PROBLEM DETAILS: Return the lines below that contain the word "synthesis".

[Collected data entries]
==> src/rtl/lvl_irq_hub.sv <==
module lvl_irq_hub #(
  parameter int NSRC = 9,
  parameter int NOUT = 3,
  parameter int AW = 4,
  parameter logic [NSRC-1:0] FIX_MASK = 9'h106,
  parameter logic [NSRC-1:0] FIX_POL = 9'h102
) (
  input  logic            clk,
  input  logic            rst_n,
  input  logic            bus_wr,
  input  logic [AW-1:0]   bus_addr,
  input  logic [31:0]     bus_wdata,
  output logic [31:0]     bus_rdata,
  input  logic [NSRC-1:0] src_in,
  output logic [NOUT-1:0] irq_out
);
  localparam int PEND_LSB = 16;
  localparam int IW = AW - 2;

  logic [IW-1:0]   idx;
  logic [NSRC-1:0] cfg_q, pol, sync1, sync2, lvl, lvl_q, rise;
  logic [NSRC-1:0] en_q [NOUT];
  logic [NSRC-1:0] pend_q [NOUT];
  logic [NSRC-1:0] ack [NOUT];
  logic [NOUT-1:0] wsel;

  assign idx  = bus_addr[AW-1:2];
  assign pol  = (cfg_q & ~FIX_MASK) | (FIX_POL & FIX_MASK);
  assign lvl  = ~(sync2 ^ pol);
  assign rise = lvl & ~lvl_q;

  always_ff @(posedge clk or negedge rst_n) begin
    if (!rst_n) begin
      sync1 <= '0;
      sync2 <= '0;
      lvl_q <= '1;
      cfg_q <= '0;
    end else begin
      sync1 <= src_in;
      sync2 <= sync1;
      lvl_q <= lvl;
      if (bus_wr && idx == '0) cfg_q <= bus_wdata[NSRC-1:0];
    end
  end

  always_comb begin
    for (int n = 0; n < NOUT; n++) begin
      wsel[n] = bus_wr && (idx == IW'(n + 1));
      ack[n]  = wsel[n] ? bus_wdata[PEND_LSB +: NSRC] : '0;
    end
  end

  always_ff @(posedge clk or negedge rst_n) begin
    if (!rst_n) begin
      for (int n = 0; n < NOUT; n++) begin
        en_q[n]   <= '0;
        pend_q[n] <= '0;
      end
    end else begin
      for (int n = 0; n < NOUT; n++) begin
        if (wsel[n]) en_q[n] <= bus_wdata[NSRC-1:0];
        pend_q[n] <= (pend_q[n] & ~ack[n]) | rise | (ack[n] & lvl);
      end
    end
  end

  always_comb begin
    bus_rdata = '0;
    if (idx == '0) bus_rdata[NSRC-1:0] = pol;
    for (int n = 0; n < NOUT; n++) begin
      if (idx == IW'(n + 1)) begin
        bus_rdata[NSRC-1:0] = en_q[n];
        bus_rdata[PEND_LSB +: NSRC] = pend_q[n];
      end
    end
  end

  always_comb begin
    for (int n = 0; n < NOUT; n++) irq_out[n] = |(pend_q[n] & en_q[n]);
  end

  for (genvar n = 0; n < NOUT; n++) begin : g_chk
    assert_en_hold_R8: assert property (@(posedge clk) disable iff (!rst_n)
      !wsel[n] |=> $stable(en_q[n]));
    for (genvar k = 0; k < NSRC; k++) begin : g_src
      assert_pend_sticky_R6: assert property (@(posedge clk) disable iff (!rst_n)
        (pend_q[n][k] && !wsel[n]) |=> pend_q[n][k]);
      assert_ack_clears_R6: assert property (@(posedge clk) disable iff (!rst_n)
        (wsel[n] && bus_wdata[PEND_LSB + k] && !lvl[k] && !rise[k]) |=> !pend_q[n][k]);
      assert_pend_from_level_R4: assert property (@(posedge clk) disable iff (!rst_n)
        $rose(pend_q[n][k]) |-> $past(lvl[k]));
    end
  end
endmodule

==> config.mk <==
export PLATFORM = sky130hd
export DESIGN_NAME = lvl_irq_hub
export DESIGN_NICKNAME = d
export VERILOG_FILES = /design/src/rtl/lvl_irq_hub.sv
export SDC_FILE = /design/constraint.sdc
export NUM_CORES = 1
export LEC_CHECK = 0
export ABC_AREA = 1
export BUFFER_PORTS_ARGS = -buffer_cell sky130_fd_sc_hd__buf_2
export CORE_UTILIZATION = 50
export DETAILED_ROUTE_END_ITERATION = 10
export PLACE_DENSITY = 0.74
export SKIP_CTS_REPAIR_TIMING = 1
export SLEW_MARGIN = 20
export SYNTH_ARGS = -nofsm -noshare
export SYNTH_HDL_FRONTEND = slang
export SYNTH_SLANG_ARGS = --single-unit
export TNS_END_PERCENT = 1
==> constraint.sdc <==
create_clock -name clk -period 1.2 [get_ports clk]
set_clock_uncertainty 0.2 [all_clocks]
set_input_delay 0.12 -clock clk [delete_from_list [all_inputs] [get_ports clk]]
set_output_delay 0.12 -clock clk [all_outputs]
set_load 0.005 [all_outputs]
; ---- Yosys cells after proc, flatten, opt, wreduce, memory -nomap -nowiden
; Cells that the tools add are included.
[op_classes]
bitwise_logic = 22
muxes = 10
n_reduce_logical = 8
n_eq_ne = 3
[ops]
columns = cell, count
row1 = 9-bit AND, 10
row2 = 9-bit two-way mux, 10
row3 = 9-bit bitwise OR, 6
row4 = 9-bit NOT, 5
row5 = 9-bit OR reduction, 3
row6 = 9-bit bitwise XOR, 1
row7 = "2-bit equality test, second input constant", 2
row8 = 1-bit logical AND, 4
row9 = "2-bit by 1-bit equality test with 1-bit output, second input constant", 1
row10 = 2-bit logical NOT, 1
[totals]
elab_cells = 53
register_bits = 89
inputBits = 48
out_inout_bits = 35

; ---- Longest topological paths before layout
; Gate-level depths: netlist of run 1.
[logic_depth]
word_depth = 7
mapped_depth = 6
depth_no_buf = 5

; ---- Worst setup path before layout of run 1
; OpenSTA, ideal clock, no wires.
[synth_path]
path_type = input to output
startpoint = input bus_addr[3]
endpoint = output bus_rdata[6]
path_buffers = 2
cell_stages = 6
path_slack_ns = 0.069
arrival_ns = 0.811
required_time_ns = 0.880
path_cell_list = buf_4 nand2_1 inv_1 buf_4 nand2_1 nand4_1
[synth_via]
elab_chain_len = 5
word_cells_on_any_way = 8
classes_between = eq/ne (3) / mux (4) / reduce/logical (1)
[synth_rtl]
columns = item, line
row1 = start: declaration, 11  ; input logic [AW-1:0] bus_addr,
row2 = 2-bit logical NOT, 69  ; if (idx == '0) bus_rdata[NSRC-1:0] = pol;
row3 = 9-bit two-way mux, 69
row4 = 9-bit two-way mux (2 in a row), 71  ; if (idx == IW'(n + 1)) begin
row5 = 9-bit two-way mux (*), 71
row6 = end: declaration, 13  ; output logic [31:0] bus_rdata,
; Every way passes the cells marked *; elsewhere a longest branch is shown, timed or not.

; ---- Worst setup path after layout of run 1
[layout_path]
startpoint = register pend_q[0] in the netlist's numbering
endpoint = output irq_out[2]
[layout_via]
elab_chain_len = 2
[layout_rtl]
columns = item, line
row1 = start: declaration, 23  ; logic [NSRC-1:0] pend_q [NOUT];
row2 = start signal: indexed assignment, 62  ; pend_q[n] <= (pend_q[n] & ~ack[n]) | rise | (ack[n] & lvl);
row3 = 9-bit AND, 79  ; for (int n = 0; n < NOUT; n++) irq_out[n] = |(pend_q[n] & en_q[n]);
row4 = 9-bit OR reduction, 79
row5 = end: declaration, 15  ; output logic [NOUT-1:0] irq_out
; Every way passes these cells.

==> results of run 1 <==
## worst max-delay path by stage
stage,startpoint,end,cells past startpoint
floorplan,bus_addr[3],bus_rdata[6],6
global placement,bus_addr[2],bus_rdata[5],6
detailed placement,bus_addr[2],cfg_q[5]$_DFFE_PN0P_,5
CTS,pend_q[14]$_DFF_PN0_,irq_out[1],5
global route,pend_q[22]$_DFF_PN0_,irq_out[0],5
finish,pend_q[0]$_DFF_PN0_,irq_out[2],5
## kinds of logic (layout without fill, tap and decap cells)
group,Yosys count,in the layout
compound gates,35,35
other cells,1,14
xor+xnor,6,6
buf+inv,61,209
flops,87,87
simple gates,320,320
## stage by stage
stage               util, %  worst slack [ns]  cell area, um^2
finish                 73.8            -0.464             5790
global route           73.8            -0.507             5790
CTS                    66.2            -0.509             5200
detailed placement     64.0            -0.211             5020
global placement       64.0            -0.204             5020
floorplan                 -            0.0690             4150
## power by group through the flow
stage          sequential (mW)  combinational [mW]  clock, mW
6_report                  3.66                2.06       1.85
5_1_grt                   3.71                2.26       2.00
4_1_cts                   3.62                1.71       1.88
3_5_place_dp              3.67                1.70          0
3_3_place_gp              3.65                1.66          0
2_1_floorplan             3.63               0.838          0
## critical path, delay by kind of cell (launching register included)
kind                   cells  cell delay (ns)
flip-flops                 1             0.43
buffers and inverters      1             0.13
AND/OR/NAND/NOR            4             0.41
## state kept, by name, indices dropped and copies added (netlist names)
name    flops
cfg_q       6
lvl_q       9
sync2       9
pend_q     27
sync1       9
en_q       27
## layer usage
metal	GRT usage [%]	vias up	share of wire, %
met3	6.08	20	6.3
li1	-	1941	-
met1	37.6	1941	42
met4	9.87	0	2.0
met2	45.1	164	49
met5	0	-	0
## area by class of cell
cell class	count	share of cell area, %
clock inverter	5	0.583
multi-input combinational	375	32.4
clock buffer	11	2.44
inverter	29	1.88
tap	102	2.20
sequential	87	37.9
timing repair buffer	164	22.6
## cell usage in the layout, fill, tap and decap left out, types with 2 or more instances in the layout
cell type / Yosys / final
nand3_1: 52 / 41
o21bai_4: 0 / 3
inv_2: 0 / 2
nand3_2: 1 / 12
nor2_2: 2 / 5
nand4_1: 30 / 30
o22ai_1: 2 / 2
nor2_1: 33 / 29
xnor2_1: 6 / 2
dfrtp_1: 78 / 73
buf_2: 11 / 51
clkbuf_8: 0 / 10
buf_6: 0 / 19
buf_12: 0 / 5
clkinv_2: 0 / 2
dfrtp_2: 0 / 5
nand2_1: 201 / 180
inv_1: 29 / 27
nand2_2: 0 / 19
xnor2_2: 0 / 4
clkinvlp_4: 0 / 2
dfstp_2: 9 / 9
a21oi_1: 3 / 2
o21ai_0: 23 / 23
dlygate4sd3_1: 0 / 29
nand2_4: 0 / 2
buf_4: 18 / 60
conb_1: 1 / 14
o21bai_2: 0 / 3
==> qor.txt, run 1 <==
RR Endpoint - pend_q[24]$_DFF_PN0_
compound-cell area share of the yosys netlist - 4.75%
FMAX - 0.601 GHz
DR pass1 iterations - 4
cts bufs inserted - 9
fraction of layout cells with a size suffix above 1 - 32.3%
Post-Route WL - 11,600 um
Synth warnings - 0
grt total ovfl - 0
CTS tree - done
DRC - 0
clock network fraction of design power - 24.5%
vias per cell - 5.26
register area share after synthesis - 53.3%
vias post-DR - 4,066
unrepaired setup endpoints after global routing - true
number of flops mapped to enable cells by yosys - 0
FF-to-FF setup slack - 0.04 ns
most common cell in the netlist - nand2_1
Period minus WS final - 1.66 ns
register area - 2190 um^2
CTS Sinks - 87
Hold Path Class - in2async
vias in the first global route - 3,908
H-tree depth - 3
placed insts - 727
Startpoint Class - register
Clk pin slew, worst setup/hold paths - 0.09 ns
Multi-input gate area - 1870 um^2
Max Buffers Root-to-Sink - 2
Setup-failing EPs final - 21
Cell Count, Final, Fillers Out - 773
outcome - finished with violations
Adder-Cell Fraction of Synth Area - 0%
largest net degree at the start of global routing - 38
Max Cap Viol - 0
IO Port Bufs - 52
Top FF cell, synth - dfrtp_1
area share of xor/xnor cells in the synthesized design - 1.28%
switching share of power - 31.5%
slowest library cell on the worst path - dfrtp_1
worst r2r path cells - 4
Max rail drop VDD - 0.935 mV
final-stage net count - 714
main combinational cell family by area after synthesis - simple AND/OR/NAND/NOR gates
setup TNS - -6.45 ns
static leakage - 2.90 nW
sequential share of power - 48.3%
WL/cell - 15.0 um
DP Wirelength - 8250 um
fin crit share - 139%
Fin. Hold Viols - 12
Skew-Pair Late Insertion Delay - 0.36 ns
data arrival time of the critical path - 1.34 ns
count of unique library cells instantiated by Yosys - 20
area share of the largest cell type after synthesis - 47.5%
Clock Root Buffer - clkbuf_8
Total GRT Usage - 28.0%
Post-Syn Area per Cell - 8.05 um^2
CP max FO - 3
Synth Cell Area - 4110 um^2
Area Growth Syn to Fin - 41.1%
n_diodes - 0
post-synthesis async set-or-reset flop share - 100%
pwr/cell area - 1310 nW/um^2
row cnt - 32
failing checks - hold timing, setup timing
switching power total - 2.38 mW
area leader, netlist - dfrtp_1
FILL cells - 596
cell breakdown of the critical path - nand2_2, nand3_2, nor2_2, nand2_1, buf_2
starting density of the core - 52.3%
Final ANT Viol Nets - 0
mux contribution to synthesized area - 0%
combinational share of power - 27.2%
Commonest cells post-synth - 201 x nand2_1, 78 x dfrtp_1, 52 x nand3_1
total power - 7.58 mW
final hold slack - -0.0421 ns
initial DRC count - 239
Max Slew Vio Count - 0
R2R Path Start - sync2[6]$_DFF_PN0_
CORE AREA - 7850 um^2
Die H - 92.6 um
first-pass GRT wire length - 18,400 um
Worst Path Required - 0.88 ns
gpl congestion - 0.883
Synth Instances - 510
Largest stage delay, worst path - 0.43 ns
Die W - 92.6 um
initial antenna violation count - 0
Synth Area in Simple Gates - 33.0%
Die ar. - 8580 um^2
Crit Path Category - reg2out
synth top area cells - dfrtp_1 48%, nand2_1 18%, nand3_1 6.3%, dfstp_2 5.8%, nand4_1 4.6%
post-route setup slack - -0.464 ns
Setup crit end kind - output port
Seq cells post-synth - 87
internal power - 5.19 mW
Ports - 83
Note: power is estimated with default switching activity, not from simulation.
==> run 2: changes to the inputs <==
clock period = 1.8 ns   (was 1.2 ns; I/O delays follow)
==> qor.txt, run 2 (synthesis results as in run 1) <==
DR pass1 iterations - 4 (unchanged)
Max rail drop VDD - 0.490 mV (-48%)
Die W - 92.6 um (unchanged)
Worst Path Required - 1.42 ns (+0.54 ns)
starting density of the core - 52.3% (unchanged)
final-stage net count - 647 (-9.4%)
R2R Path Start - cfg_q[3]$_DFFE_PN0P_
met2 Track Usage GR - 40.2% (-4.9 points)
final hold slack - -0.0167 ns (+0.0254 ns)
vias post-DR - 3,735 (-8.1%)
Setup-failing EPs final - 0 (-100%)
Crit Path Category - in2out
Die H - 92.6 um (unchanged)
Ports - 83 (unchanged)
WL/cell - 14.5 um (-3.0%)
largest net degree at the start of global routing - 35 (-7.9%)
hold path cells - 4
gpl congestion - 0.888 (+0.60%)
Crit path depth - 8 (+3)
Clock Root Buffer - clkbuf_8
Max Buffers Root-to-Sink - 2 (unchanged)
FMAX - 0.580 GHz
cts bufs inserted - 9 (unchanged)
Global Route met1 Usage - 34.8% (-2.9 points)
setup TNS - 0 ns (+6.45 ns)
Top delay family on crit path - buffers and inverters
Fin. Hold Viols - 8 (-4)
CORE AREA - 7850 um^2 (unchanged)
Startpoint Class - input port
DRC - 0 (unchanged)
final core utilization - 63.4% (-10 points)
Skew-Pair Late Insertion Delay - 0.35 ns (about the same)
Total GRT Usage - 25.2% (-2.8 points)
pwr/cell area - 948 nW/um^2 (-28%)
Area Growth Syn to Fin - 21.3%
n_diodes - 0 (unchanged)
vias per cell - 5.29 (+0.58%)
FILL cells - 699 (+17%)
failing checks - hold timing
commonest non-fill, non-tap cell in the layout - nand2_1
CTS Sinks - 87 (unchanged)
Post-Route WL - 10,300 um (-11%)
Period minus WS final - 1.72 ns
slowest library cell on the worst path - buf_4
row cnt - 32 (unchanged)
vias in the first global route - 3,487 (-11%)
worst r2r path cells - 3 (-1)
Final ANT Viol Nets - 0 (unchanged)
initial DRC count - 316 (+32%)
CP Launch Point - bus_addr[2]
Max Cap Viol - 0 (unchanged)
CP max FO - 10 (+7)
Setup crit end kind - output port
Max Slew Vio Count - 0 (unchanged)
initial antenna violation count - 0 (unchanged)
fraction of layout cells with a size suffix above 1 - 17.2% (-15 points)
DP Wirelength - 7300 um (-12%)
first-pass GRT wire length - 16,700 um (-9.3%)
Clk pin slew, worst setup/hold paths - 0.09 ns (about the same)
static leakage - 2.50 nW (-14%)
IO Port Bufs - 52 (unchanged)
Die ar. - 8580 um^2 (unchanged)
register area - 2190 um^2 (-0.28%)
most used routing layer - met2
data arrival time of the critical path - 1.34 ns (about the same)
CTS tree - done
fin crit share - 95.8%
grt total ovfl - 0 (unchanged)
outcome - finished with violations
Largest regs - en_q: 27 flops, pend_q: 27 flops
WP buf/inv - 5 (+4)
Hold Path Class - in2reg
H-tree depth - 3 (unchanged)
cell breakdown of the critical path - buf_2, inv_1, nand2_1, inv_1, buf_4, nand2_1, nand4_1, buf_2
HP Start - bus_wdata[23]
unrepaired setup endpoints after global routing - false
Largest stage delay, worst path - 0.21 ns (-0.22 ns)
met3 Use GR - 3.94% (-2.1 points)
commonest cells after routing, fill and taps aside - 201 x nand2_1, 78 x dfrtp_1, 52 x nand3_1, 51 x buf_2, 31 x nor2_1
Multi-input gate area - 1660 um^2 (-11%)
-- run 2: worst min-delay path, stage by stage --
cell	delay (ns)
buf_2	0.12
nand4_1	0.08
nand2_1	0.05
nand3_1	0.07
-- run 2: per-layer routing --
metal / part of all wire [%] / vias up
met5: 0 / -
li1: - / 1795
met3: 7.4 / 15
met4: 1.4 / 0
met2: 48 / 184
met1: 44 / 1741
-- run 2: worst paths after layout --
path	to	slack, ns
worst min register to register	sync2[3]$_DFF_PN0_	0.15
max in group asynchronous	lvl_q[8]$_DFF_PN1_	0.78
min in group asynchronous	sync2[4]$_DFF_PN0_	0.07
worst max register to register	pend_q[12]$_DFF_PN0_	0.53
worst max-delay path	bus_rdata[5]	0.08
worst min-delay path	pend_q[16]$_DFF_PN0_	-0.02
-- run 2: stage by stage --
| step | worst slack (ns) | instance area (um^2) | total power [mW] | cells |
|---|---|---|---|---|
| 2_1_floorplan | 0.549 | 4150 | 2.98 | 523 |
| 3_3_place_gp | 0.141 | 4550 | 3.31 | 667 |
| 3_5_place_dp | 0.134 | 4550 | 3.34 | 667 |
| 4_1_cts | 0.0765 | 4740 | 4.69 | 683 |
| 5_1_grt | 0.0107 | 4980 | 4.99 | 706 |
| 6_report | 0.0762 | 4980 | 4.72 | 706 |
-- run 2: final cells by class --
class                   instances  share of cell area (%)
clock buffers                  10                    2.56
clock inverters                 6                    1.41
inverters                      29                    2.19
multi-input cells             375                    33.4
flip-flops and latches         87                    44.0
well taps                     102                    2.56
repair buffers                 97                    14.0
-- run 2: power by group --
group          switching, mW  total, mW  internal [mW]  leakage (nW)
sequential             0.209       2.45           2.24         0.977
combinational          0.526      0.912          0.386          1.43
clock                  0.714       1.36          0.650        0.0891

OUTPUT FOR THIS TASK:
register area share after synthesis - 53.3%
main combinational cell family by area after synthesis - simple AND/OR/NAND/NOR gates
area share of the largest cell type after synthesis - 47.5%
post-synthesis async set-or-reset flop share - 100%
==> qor.txt, run 2 (synthesis results as in run 1) <==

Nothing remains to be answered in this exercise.